##### Task material

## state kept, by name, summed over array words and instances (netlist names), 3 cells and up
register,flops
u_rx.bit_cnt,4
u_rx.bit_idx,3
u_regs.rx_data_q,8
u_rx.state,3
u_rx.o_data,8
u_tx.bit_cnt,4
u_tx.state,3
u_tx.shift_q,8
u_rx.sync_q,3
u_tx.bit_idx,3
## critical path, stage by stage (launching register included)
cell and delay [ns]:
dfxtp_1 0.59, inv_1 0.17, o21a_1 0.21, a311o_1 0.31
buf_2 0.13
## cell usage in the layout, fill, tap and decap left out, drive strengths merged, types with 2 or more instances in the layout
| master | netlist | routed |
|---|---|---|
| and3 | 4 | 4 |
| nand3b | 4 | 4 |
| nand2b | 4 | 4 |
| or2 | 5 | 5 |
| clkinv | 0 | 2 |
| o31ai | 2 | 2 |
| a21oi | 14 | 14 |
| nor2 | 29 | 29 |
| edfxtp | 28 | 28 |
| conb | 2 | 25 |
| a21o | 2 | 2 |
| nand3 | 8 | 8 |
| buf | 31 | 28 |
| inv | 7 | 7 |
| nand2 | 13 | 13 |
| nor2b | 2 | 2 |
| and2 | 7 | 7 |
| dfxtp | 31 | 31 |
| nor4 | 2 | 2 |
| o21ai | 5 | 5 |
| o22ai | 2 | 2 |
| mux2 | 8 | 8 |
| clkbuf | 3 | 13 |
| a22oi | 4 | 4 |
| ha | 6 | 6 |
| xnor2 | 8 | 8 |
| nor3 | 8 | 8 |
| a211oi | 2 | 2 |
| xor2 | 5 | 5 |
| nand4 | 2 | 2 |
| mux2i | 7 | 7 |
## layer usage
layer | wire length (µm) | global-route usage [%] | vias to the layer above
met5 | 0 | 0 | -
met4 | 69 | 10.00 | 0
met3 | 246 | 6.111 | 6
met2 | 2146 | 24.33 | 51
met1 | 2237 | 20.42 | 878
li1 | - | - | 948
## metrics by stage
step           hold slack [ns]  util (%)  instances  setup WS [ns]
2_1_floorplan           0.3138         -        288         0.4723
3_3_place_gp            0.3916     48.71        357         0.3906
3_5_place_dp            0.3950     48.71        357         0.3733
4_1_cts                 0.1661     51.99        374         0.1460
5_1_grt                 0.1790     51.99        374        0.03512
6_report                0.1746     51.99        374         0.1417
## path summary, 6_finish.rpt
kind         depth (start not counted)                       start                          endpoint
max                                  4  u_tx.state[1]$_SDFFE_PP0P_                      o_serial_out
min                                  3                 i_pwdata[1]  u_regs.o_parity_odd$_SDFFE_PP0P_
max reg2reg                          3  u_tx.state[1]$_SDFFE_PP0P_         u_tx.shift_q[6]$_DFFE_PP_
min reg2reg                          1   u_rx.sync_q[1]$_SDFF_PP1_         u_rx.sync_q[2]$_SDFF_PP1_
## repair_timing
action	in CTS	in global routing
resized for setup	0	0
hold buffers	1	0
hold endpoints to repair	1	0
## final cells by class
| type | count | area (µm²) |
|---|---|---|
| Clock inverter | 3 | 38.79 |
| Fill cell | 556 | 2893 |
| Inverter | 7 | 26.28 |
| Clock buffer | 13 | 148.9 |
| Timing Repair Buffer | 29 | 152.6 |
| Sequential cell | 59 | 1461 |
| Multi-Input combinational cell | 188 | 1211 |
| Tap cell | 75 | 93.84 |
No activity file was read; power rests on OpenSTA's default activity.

##########

From the material above, copy exactly the lines between the line holding "nand3b | 4 | 4 |" and the line holding "setup WS [ns]", inclusive, and only those.

Answer to this problem:
| nand3b | 4 | 4 |
| nand2b | 4 | 4 |
| or2 | 5 | 5 |
| clkinv | 0 | 2 |
| o31ai | 2 | 2 |
| a21oi | 14 | 14 |
| nor2 | 29 | 29 |
| edfxtp | 28 | 28 |
| conb | 2 | 25 |
| a21o | 2 | 2 |
| nand3 | 8 | 8 |
| buf | 31 | 28 |
| inv | 7 | 7 |
| nand2 | 13 | 13 |
| nor2b | 2 | 2 |
| and2 | 7 | 7 |
| dfxtp | 31 | 31 |
| nor4 | 2 | 2 |
| o21ai | 5 | 5 |
| o22ai | 2 | 2 |
| mux2 | 8 | 8 |
| clkbuf | 3 | 13 |
| a22oi | 4 | 4 |
| ha | 6 | 6 |
| xnor2 | 8 | 8 |
| nor3 | 8 | 8 |
| a211oi | 2 | 2 |
| xor2 | 5 | 5 |
| nand4 | 2 | 2 |
| mux2i | 7 | 7 |
## layer usage
layer | wire length (µm) | global-route usage [%] | vias to the layer above
met5 | 0 | 0 | -
met4 | 69 | 10.00 | 0
met3 | 246 | 6.111 | 6
met2 | 2146 | 24.33 | 51
met1 | 2237 | 20.42 | 878
li1 | - | - | 948
## metrics by stage
step           hold slack [ns]  util (%)  instances  setup WS [ns]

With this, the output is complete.